April 6, 2019 CNA Daily News 0

Paris, France, Apr 6, 2019 / 03:01 pm (CNA).- The Institut Catholique de Paris hosted a conference Tuesday to celebrate the 50th anniversary of the leadership organization for Catholic bishops’ conferences in Africa, at which the Church in Africa was invited to reflection on inculturation and its relationship with the Church in Europe.

The Symposium of Episcopal Conferences of Africa and Madagascar will hold its golden jubilee in Kampala July 26-30.

Brigitte Cholvy, a professor who directs post-graduate courses at the Institut Catholique de Paris, discussed the April 2 conference with La Croix, a French Catholic daily.

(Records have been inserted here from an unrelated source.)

**src/verilog/atsc_defs.vh**
```
/*
 * constants of the attenuator serial control block: word layout,
 * register offsets, reset values and link timing figures.
 * assumes inclusion by bare name from the block's design files.
 */
`ifndef ATSC_DEFS_VH
`define ATSC_DEFS_VH

// serial word layout, msb first
`define ATSC_WORD_W            6
`define ATSC_GUARD_BIT_POS     5
`define ATSC_TOP_WEIGHT_BIT_POS 4
`define ATSC_BOTTOM_WEIGHT_BIT_POS 0
`define ATSC_STEP_W            5

// apb register offsets (byte addresses)
`define ATSC_OFS_CTRL          12'h000
`define ATSC_OFS_STATUS        12'h004
`define ATSC_OFS_SHIFT         12'h008
`define ATSC_OFS_STEP          12'h00C

// control register fields
`define ATSC_CTRL_LINK_EN      0
`define ATSC_CTRL_REJECT_GUARD 1
`define ATSC_CTRL_RESET        32'h0000_0001
`define ATSC_LINK_EN_RST       1'b1
`define ATSC_REJECT_GUARD_RST  1'b0

// status register fields
`define ATSC_STAT_GUARD_ERR    0
`define ATSC_STAT_OVERRUN      1
`define ATSC_STAT_LINK_CLK     2
`define ATSC_STAT_STROBE       3
`define ATSC_STAT_EARLY        4

// power-up load length and the bit count that marks an overrun
`define ATSC_PU_LOAD_LAST      2'h3
`define ATSC_OVERRUN_AT        3'h6

// link timing, in ns, and derived 50 MHz cycle counts
`define ATSC_CLK_PERIOD_NS     20
`define ATSC_MIN_LINK_HALF_NS  30
`define ATSC_MIN_LINK_HALF_CYC ((`ATSC_MIN_LINK_HALF_NS + `ATSC_CLK_PERIOD_NS - 1) / `ATSC_CLK_PERIOD_NS)

`endif

```
**src/verilog/atsc_sync.v**
```verilog
/*
 * two-flop synchroniser for one level from outside the clock domain.
 * assumes clk runs the receiving domain; only the second flop is read.
 */
`timescale 1ns/100ps
module atsc_sync
(
   input  wire clk,      // receiving clock
   input  wire resetn,   // async reset, active low
   input  wire ce,       // clock enable
   input  wire din,      // asynchronous level
   output reg  dout_q    // synchronised level
);
   reg meta_q;

   // first flop feeds only the second
   always @(posedge clk or negedge resetn)
   begin
      if (!resetn)
      begin
         meta_q <= 1'b0;
         dout_q <= 1'b0;
      end
      else if (ce)
      begin
         meta_q <= din;
         dout_q <= meta_q;
      end
   end
endmodule

```
**src/verilog/atsc_edge.v**
```verilog
/*
 * rise and fall detector on an already synchronised level.
 * assumes the input is in the clk domain.
 */
`timescale 1ns/100ps
module atsc_edge
(
   input  wire clk,      // clock
   input  wire resetn,   // async reset, active low
   input  wire ce,       // clock enable
   input  wire lvl,      // synchronised level
   output wire rise,     // one-cycle pulse on rising edge
   output wire fall      // one-cycle pulse on falling edge
);
   reg prev_q;

   // delayed copy for edge compare
   always @(posedge clk or negedge resetn)
   begin
      if (!resetn)
         prev_q <= 1'b0;
      else if (ce)
         prev_q <= lvl;
   end

   assign rise = lvl & ~prev_q;
   assign fall = ~lvl & prev_q;
endmodule

```
**src/verilog/atsc_top.v**
```verilog
/*
 * serial control port of a five-bit step attenuator: link shift register,
 * word strobe latch, parallel power-up load, and an apb register view.
 * assumes serial_clk, serial_data, word_strobe and the step_ctl pins come
 * from outside the clk domain; the apb master is on clk.
 */
`timescale 1ns/100ps
`include "atsc_defs.vh"

// Overview of operation
// - six-bit word shifted in msb first, guard bit first, weight bit 0 last
// - word bit 4 drives 8 dB step, bit 0 the 0.5 dB step
// - at power-up step bits load from the five parallel step pins
// - any of the 32 combinations may be chosen as power-up state
// - data sampled on shift clock rise, held through following fall
// - strobe high makes latch transparent; strobe low holds value
// - shifting proceeds whatever the strobe level
// - five step bits are binary weighted, all ones is full attenuation
module atsc_top
(
   input  wire        clk,               // 50 MHz system clock
   input  wire        resetn,            // async reset, active low
   input  wire        ce,                // clock enable, freezes state when low
   input  wire        serial_clk,        // link shift clock
   input  wire        serial_data,       // link serial data
   input  wire        word_strobe,       // latch strobe, high is transparent
   input  wire        step_ctl_8db,      // parallel power-up 8 dB
   input  wire        step_ctl_4db,      // parallel power-up 4 dB
   input  wire        step_ctl_2db,      // parallel power-up 2 dB
   input  wire        step_ctl_1db,      // parallel power-up 1 dB
   input  wire        step_ctl_half_db,  // parallel power-up 0.5 dB
   input  wire        psel,              // apb select
   input  wire        penable,           // apb enable
   input  wire        pwrite,            // apb write
   input  wire [11:0] paddr,             // apb byte address
   input  wire [31:0] pwdata,            // apb write data
   output reg  [31:0] prdata,            // apb read data
   output reg         pready,            // apb ready
   output reg         pslverr,           // apb error
   output reg  [4:0]  atten_q            // step controls, bit 4 is 8 dB
);
   // synchronised link and pin levels
   wire       sclk_s;
   wire       sdata_s;
   wire       strobe_s;
   wire [4:0] pins_s;
   wire [4:0] pins_raw;
   wire       sclk_rise;
   wire       sclk_fall;

   assign pins_raw = {step_ctl_8db, step_ctl_4db, step_ctl_2db,
                      step_ctl_1db, step_ctl_half_db};

   atsc_sync u_sync_clk
   (
      .clk    (clk),
      .resetn (resetn),
      .ce     (ce),
      .din    (serial_clk),
      .dout_q (sclk_s)
   );

   atsc_sync u_sync_data
   (
      .clk    (clk),
      .resetn (resetn),
      .ce     (ce),
      .din    (serial_data),
      .dout_q (sdata_s)
   );

   atsc_sync u_sync_strobe
   (
      .clk    (clk),
      .resetn (resetn),
      .ce     (ce),
      .din    (word_strobe),
      .dout_q (strobe_s)
   );

   // one synchroniser per parallel step pin
   genvar gi;
   generate
      for (gi = 0; gi < `ATSC_STEP_W; gi = gi + 1)
      begin : g_pin
         atsc_sync u_sync_pin
         (
            .clk    (clk),
            .resetn (resetn),
            .ce     (ce),
            .din    (pins_raw[gi]),
            .dout_q (pins_s[gi])
         );
      end
   endgenerate

   atsc_edge u_edge_clk
   (
      .clk    (clk),
      .resetn (resetn),
      .ce     (ce),
      .lvl    (sclk_s),
      .rise   (sclk_rise),
      .fall   (sclk_fall)
   );

   // data synchroniser matches the clock's, so the sampled bit lines up
   // with the rise as seen here; host hold past the fall covers skew
   reg  [5:0] shift_q;
   reg  [2:0] bit_cnt_q;
   reg        overrun_q;
   reg        guard_err_q;
   reg        powerup_q;
   reg  [1:0] pu_wait_q;
   reg        link_en_q;
   reg        reject_guard_q;
   reg  [2:0] fall_seen_q;
   reg        strobe_early_q;

   // shift on every link rise while link_en_q is set, strobe level ignored
   always @(posedge clk or negedge resetn)
   begin
      if (!resetn)
      begin
         shift_q   <= 6'h00;
         bit_cnt_q <= 3'h0;
      end
      else if (ce && link_en_q && sclk_rise)
      begin
         shift_q   <= {shift_q[4:0], sdata_s};
         if (bit_cnt_q != 3'd7)
            bit_cnt_q <= bit_cnt_q + 3'd1;
      end
      else if (ce && strobe_s)
         bit_cnt_q <= 3'h0;
   end

   // counts clk cycles since the last link fall, saturating
   always @(posedge clk or negedge resetn)
   begin
      if (!resetn)
         fall_seen_q <= 3'h7;
      else if (ce)
      begin
         if (sclk_fall)
            fall_seen_q <= 3'h0;
         else if (fall_seen_q != 3'h7)
            fall_seen_q <= fall_seen_q + 3'd1;
      end
   end

   // power-up: pins settle through the synchronisers, then load once
   always @(posedge clk or negedge resetn)
   begin
      if (!resetn)
      begin
         powerup_q <= 1'b1;
         pu_wait_q <= 2'h0;
      end
      else if (ce && powerup_q)
      begin
         if (pu_wait_q == `ATSC_PU_LOAD_LAST)
            powerup_q <= 1'b0;
         else
            pu_wait_q <= pu_wait_q + 2'd1;
      end
   end

   // output latch: parallel load once, then transparent while strobe high
   always @(posedge clk or negedge resetn)
   begin
      if (!resetn)
         atten_q <= 5'h00;
      else if (ce)
      begin
         if (powerup_q)
            atten_q <= pins_s;
         else if (strobe_s && !(reject_guard_q && shift_q[`ATSC_GUARD_BIT_POS]))
            atten_q <= shift_q[`ATSC_TOP_WEIGHT_BIT_POS:`ATSC_BOTTOM_WEIGHT_BIT_POS];
      end
   end

   // apb decode; a write counts once, at the edge that samples pready high,
   // so a master that holds its request one cycle longer never writes twice
   wire        apb_acc   = psel && penable;
   wire        apb_take  = apb_acc && pready;
   wire        apb_wr    = apb_take && pwrite;
   wire        addr_ok   = (paddr == `ATSC_OFS_CTRL) || (paddr == `ATSC_OFS_STATUS) ||
                           (paddr == `ATSC_OFS_SHIFT) || (paddr == `ATSC_OFS_STEP);
   wire        wr_ctrl   = apb_wr && (paddr == `ATSC_OFS_CTRL);
   wire        wr_stat   = apb_wr && (paddr == `ATSC_OFS_STATUS);
   wire        clr_guard = wr_stat && pwdata[`ATSC_STAT_GUARD_ERR];
   wire        clr_over  = wr_stat && pwdata[`ATSC_STAT_OVERRUN];
   wire        clr_early = wr_stat && pwdata[`ATSC_STAT_EARLY];
   wire        start_acc = apb_acc && !pready;
   reg  [31:0] rdata_d;
   reg  [31:0] status_d;
   reg  [31:0] ctrl_d;

   // strobe seen with the link clock high, or right after its fall;
   // a gap shorter than one clk period cannot be resolved here, so this
   // only catches gross ordering faults of the host
   wire        early_now = strobe_s && (sclk_s || fall_seen_q == 3'h0);

   // guard flag: a strobe that would apply a word with the guard bit high;
   // set wins over a same-cycle software clear, so no event is lost
   always @(posedge clk or negedge resetn)
   begin
      if (!resetn)
         guard_err_q <= 1'b0;
      else if (ce)
      begin
         if (strobe_s && shift_q[`ATSC_GUARD_BIT_POS] && !powerup_q)
            guard_err_q <= 1'b1;
         else if (clr_guard)
            guard_err_q <= 1'b0;
      end
   end

   // overrun flag: a seventh accepted rise before a strobe reset the count;
   // ignored shifts with the link off do not count
   always @(posedge clk or negedge resetn)
   begin
      if (!resetn)
         overrun_q <= 1'b0;
      else if (ce)
      begin
         if (link_en_q && sclk_rise && bit_cnt_q >= `ATSC_OVERRUN_AT)
            overrun_q <= 1'b1;
         else if (clr_over)
            overrun_q <= 1'b0;
      end
   end

   // early strobe flag, set wins as above
   always @(posedge clk or negedge resetn)
   begin
      if (!resetn)
         strobe_early_q <= 1'b0;
      else if (ce)
      begin
         if (early_now)
            strobe_early_q <= 1'b1;
         else if (clr_early)
            strobe_early_q <= 1'b0;
      end
   end

   // status word from the field positions, so the map lives in one place
   always @*
   begin
      status_d                       = 32'h0000_0000;
      status_d[`ATSC_STAT_GUARD_ERR] = guard_err_q;
      status_d[`ATSC_STAT_OVERRUN]   = overrun_q;
      status_d[`ATSC_STAT_LINK_CLK]  = sclk_s;
      status_d[`ATSC_STAT_STROBE]    = strobe_s;
      status_d[`ATSC_STAT_EARLY]     = strobe_early_q;
   end

   // control word, unused bits read zero
   always @*
   begin
      ctrl_d                            = 32'h0000_0000;
      ctrl_d[`ATSC_CTRL_LINK_EN]        = link_en_q;
      ctrl_d[`ATSC_CTRL_REJECT_GUARD]   = reject_guard_q;
   end

   // read mux, unmapped reads zero; the level bits of status are the
   // synchronised copies, so they lag the pins by two cycles
   always @*
   begin
      rdata_d = 32'h0000_0000;
      case (paddr)
         `ATSC_OFS_CTRL:   rdata_d = ctrl_d;
         `ATSC_OFS_STATUS: rdata_d = status_d;
         `ATSC_OFS_SHIFT:  rdata_d = {26'h0, shift_q};
         `ATSC_OFS_STEP:   rdata_d = {27'h0, atten_q};
         default:          rdata_d = 32'h0000_0000;
      endcase
   end

   // control register; link on and guard check off out of reset, so a host
   // that never touches the bus still programs the steps
   always @(posedge clk or negedge resetn)
   begin
      if (!resetn)
      begin
         link_en_q      <= `ATSC_LINK_EN_RST;
         reject_guard_q <= `ATSC_REJECT_GUARD_RST;
      end
      else if (ce && wr_ctrl)
      begin
         link_en_q      <= pwdata[`ATSC_CTRL_LINK_EN];
         reject_guard_q <= pwdata[`ATSC_CTRL_REJECT_GUARD];
      end
   end

   // bus answer: pready registered so every output comes from a flop, at
   // the cost of one wait state; read data is captured with it and holds
   // until the next access
   always @(posedge clk or negedge resetn)
   begin
      if (!resetn)
      begin
         prdata  <= 32'h0000_0000;
         pready  <= 1'b0;
         pslverr <= 1'b0;
      end
      else if (ce)
      begin
         pready  <= start_acc;
         pslverr <= start_acc && !addr_ok;
         if (start_acc)
            prdata <= rdata_d;
      end
   end
endmodule

```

She told the publication that the interation between African and European theology means there is a need to discuss “the task of inculturation within a globalized context.”

“We need to be careful not to lean towards exoticism, while preserving all that has meaning in a given culture at a liturgical, ecclesial and Christological level,” Cholvy told La Croix.

The professor noted that those to be evangelized must be considered, while remembering also “that even in the most remote places in Africa, globalization has already arrived.”

According to Cholvy, the Institut Catholique de Paris “welcomes 50% of all doctoral students of Sub-Saharan origin,” and La Croix noted that many African priests and religious are educated in Europe.

The conference discussed Africa’s responsibility for mission; the family; and the relationships between faith and culture, and the Church and society.

Among the speakers at the conference was Fr. Leonard Santedi, rector of the Catholic University of the Congo, who said that SECAM “pursues common reflection above all,” and that “our voice needs to become stronger, less timid and be raised as it has been against Boko Haram in Nigeria.”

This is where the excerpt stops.